RAW DATA:
*-*-*

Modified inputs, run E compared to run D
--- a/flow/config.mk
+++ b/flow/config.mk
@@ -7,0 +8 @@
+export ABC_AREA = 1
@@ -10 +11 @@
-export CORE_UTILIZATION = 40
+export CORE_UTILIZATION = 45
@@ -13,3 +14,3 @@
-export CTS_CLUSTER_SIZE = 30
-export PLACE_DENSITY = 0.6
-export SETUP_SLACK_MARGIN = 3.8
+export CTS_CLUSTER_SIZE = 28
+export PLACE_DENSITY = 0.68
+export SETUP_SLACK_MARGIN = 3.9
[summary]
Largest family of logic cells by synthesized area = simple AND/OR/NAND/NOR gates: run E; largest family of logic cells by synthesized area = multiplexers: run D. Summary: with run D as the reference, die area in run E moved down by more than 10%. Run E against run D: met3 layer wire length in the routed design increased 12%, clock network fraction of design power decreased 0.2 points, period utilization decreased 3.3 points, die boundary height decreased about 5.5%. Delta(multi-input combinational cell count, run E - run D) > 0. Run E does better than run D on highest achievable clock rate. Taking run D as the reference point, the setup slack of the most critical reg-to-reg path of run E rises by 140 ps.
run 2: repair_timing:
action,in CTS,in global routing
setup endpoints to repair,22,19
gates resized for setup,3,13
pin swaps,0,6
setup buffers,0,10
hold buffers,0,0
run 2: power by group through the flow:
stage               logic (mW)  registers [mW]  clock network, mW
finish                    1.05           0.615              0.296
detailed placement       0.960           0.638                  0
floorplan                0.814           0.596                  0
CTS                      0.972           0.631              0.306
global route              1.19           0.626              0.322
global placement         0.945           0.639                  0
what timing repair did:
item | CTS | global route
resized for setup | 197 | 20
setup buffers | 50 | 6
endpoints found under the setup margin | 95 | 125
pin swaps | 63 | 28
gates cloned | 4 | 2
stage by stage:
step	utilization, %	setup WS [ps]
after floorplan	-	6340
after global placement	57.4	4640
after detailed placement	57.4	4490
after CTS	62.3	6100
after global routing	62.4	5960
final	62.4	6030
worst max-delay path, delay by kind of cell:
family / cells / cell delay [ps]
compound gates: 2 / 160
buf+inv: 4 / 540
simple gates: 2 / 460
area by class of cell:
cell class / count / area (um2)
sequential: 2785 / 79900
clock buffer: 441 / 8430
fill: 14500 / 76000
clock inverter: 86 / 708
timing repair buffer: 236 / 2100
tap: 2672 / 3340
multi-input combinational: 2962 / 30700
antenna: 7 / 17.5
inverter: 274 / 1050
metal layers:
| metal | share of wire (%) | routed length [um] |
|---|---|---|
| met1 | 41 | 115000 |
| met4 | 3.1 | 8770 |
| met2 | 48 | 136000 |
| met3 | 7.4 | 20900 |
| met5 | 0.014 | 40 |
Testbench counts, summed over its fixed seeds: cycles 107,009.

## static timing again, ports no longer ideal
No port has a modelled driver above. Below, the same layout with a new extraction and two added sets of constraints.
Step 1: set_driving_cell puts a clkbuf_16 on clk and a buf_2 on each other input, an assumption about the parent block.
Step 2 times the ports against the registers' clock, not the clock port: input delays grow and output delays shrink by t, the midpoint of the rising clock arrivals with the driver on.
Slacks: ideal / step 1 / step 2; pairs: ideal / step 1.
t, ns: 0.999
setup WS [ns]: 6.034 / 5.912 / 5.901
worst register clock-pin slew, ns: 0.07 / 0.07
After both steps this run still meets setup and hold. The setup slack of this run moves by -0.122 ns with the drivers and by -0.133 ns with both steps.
Source: an optimization exercise on an open RTL-to-GDS flow (aim: small area, a short achievable clock period and few clock cycles). Production flows keep margins and buffers that such runs may drop. In this exercise RTL edits were held to simulation tests only and were not proved equivalent to the original. Power and IR drop assume default switching activity.

Design mbxrc, start of the top module:
module mbxrc (
    input  wire        clk,
    input  wire        rst,         
    input  wire        side_fw,     
    input  wire        req_valid,
    input  wire        req_we,
    input  wire [7:0]  req_addr,
    input  wire [31:0] req_wdata,
    output reg         req_ready,
    output reg  [31:0] req_rdata,
    output reg         mem_valid,
    output reg         mem_we,
    output reg  [6:0]  mem_addr,
    output reg  [31:0] mem_wdata,
    input  wire        mem_ready,
    input  wire [31:0] mem_rdata,
    output reg         diag_valid,
    output reg  [31:0] diag_data
);
    localparam [31:0] MAGIC_VALID = 32'hC0DE600D;
    localparam [31:0] MAGIC_TOMB  = 32'hC0DEDEAD;
    localparam [3:0] ST_OK = 4'd0, ST_NONE = 4'd1, ST_EINVARG = 4'd2, ST_ENOSPC = 4'd3,
                     ST_EINVAL = 4'd4, ST_ERES = 4'd5, ST_ETIMEOUT = 4'd6,
                     ST_EILLEGAL = 4'd7, ST_ESTATE = 4'd8, ST_EFAULT = 4'd9;
    localparam [4:0] O_TOPHYS = 5'b00_001, O_WRMSG = 5'b00_010, O_RDMSG = 5'b00_011,
                     O_WRCMD  = 5'b00_100, O_RDCMD = 5'b00_101,
                     O_PUT    = 5'b01_000, O_GET   = 5'b01_001, O_PEEK  = 5'b01_010,
                     O_REF    = 5'b01_011, O_GETC  = 5'b01_100, O_CLEAR = 5'b01_101,
                     O_DUMP   = 5'b01_110,
                     O_OPEN   = 5'b10_000, O_ATTACH = 5'b10_001, O_CLOSE = 5'b10_010,
                     O_SIGRD  = 5'b10_011, O_SIGWR  = 5'b10_100, O_WAIT  = 5'b10_101;
    localparam IDLE = 0,  ONE  = 1,  RC   = 2,  RW   = 3,  PCHK = 4,  XF   = 5,
               PPUB = 6,  F0   = 7,  F3   = 8,  F4   = 9,  F1   = 10, F2   = 11,
               GWR  = 12, TOMB = 13, FIN  = 14, D1   = 15, D2   = 16, D3   = 17,
               D4   = 18, D5   = 19, OPN  = 20, ATT  = 21, SIG  = 22, W0   = 23,
               WC   = 24, WT   = 25, PRE  = 26, NS   = 27;
    reg [NS-1:0] sv;
    reg [4:0]  o;
    reg [1:0]  ch;
    reg [2:0]  clc;               
    reg [6:0]  cso;               
    reg        tbf, idx, ph;
    reg        eflag;
    reg [3:0]  k;
    reg [2:0]  n, nt;
    reg        fS, fM, fV, fT, f32, nospc, match, aerr;
    reg [5:0]  delta;
  ...
For scale: roughly 4900 cells after synthesis, ~830 flip-flops, roughly 190 I/O pins, ~48000 µm² of cells after synthesis.
==> flow/config.mk <==
export PLATFORM = sky130hd
export DESIGN_NAME = mbxrc
export DESIGN_NICKNAME = mbxrc
export VERILOG_FILES = /design/flow/design.v
export SDC_FILE = /design/flow/constraint.sdc
export NUM_CORES = 8
export LEC_CHECK = 0
export CAP_MARGIN = 20
export CORE_MARGIN = 2
export CORE_UTILIZATION = 40
export CTS_CLUSTER_DIAMETER = 80
export CTS_CLUSTER_SIZE = 25
export SETUP_SLACK_MARGIN = 4
export SLEW_MARGIN = 20
==> flow/constraint.sdc <==
create_clock -name core_clock -period 10.0 [get_ports {clk}]
set_input_delay 2.0000 -clock core_clock [delete_from_list [all_inputs] [get_ports {clk}]]
set_output_delay 2.0000 -clock core_clock [all_outputs]
set_load 0.01 [all_outputs]
standard.sh (not shown) runs the stock make flow with config.mk's settings and CLKGATE_MAP_FILE= SYNTH_SCRIPT=/design/flow/synth_recipe.tcl, a recipe that flattens the netlist after the stock synthesis.
==> flow/flow/run.sh <==
#!/bin/bash
# Layout: the standard ORFS flow (standard.sh, synthesis unchanged) with two
# layout choices passed to ORFS:
#  - the port buffers that buffer_ports inserts are sky130_fd_sc_hd__buf_2
#    (by default it picks the delay cell sky130_fd_sc_hd__clkdlybuf4s50_1);
set -euo pipefail
bash standard.sh \
  "BUFFER_PORTS_ARGS=-buffer_cell sky130_fd_sc_hd__buf_2" \
  "CTS_ARGS=-sink_clustering_enable -repair_clock_nets -sink_clustering_size 25 -sink_clustering_max_diameter 80 -dont_use_dummy_load" \
  finish > layout.log 2>&1
Testbench counts at the start, summed over its fixed seeds: cycles 45,433.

*-*-*

Every line of the listing above that contains "placement" is to be copied.

RESPONSE TO THIS EXERCISE:
detailed placement       0.960           0.638                  0
global placement         0.945           0.639                  0
after global placement	57.4	4640
after detailed placement	57.4	4490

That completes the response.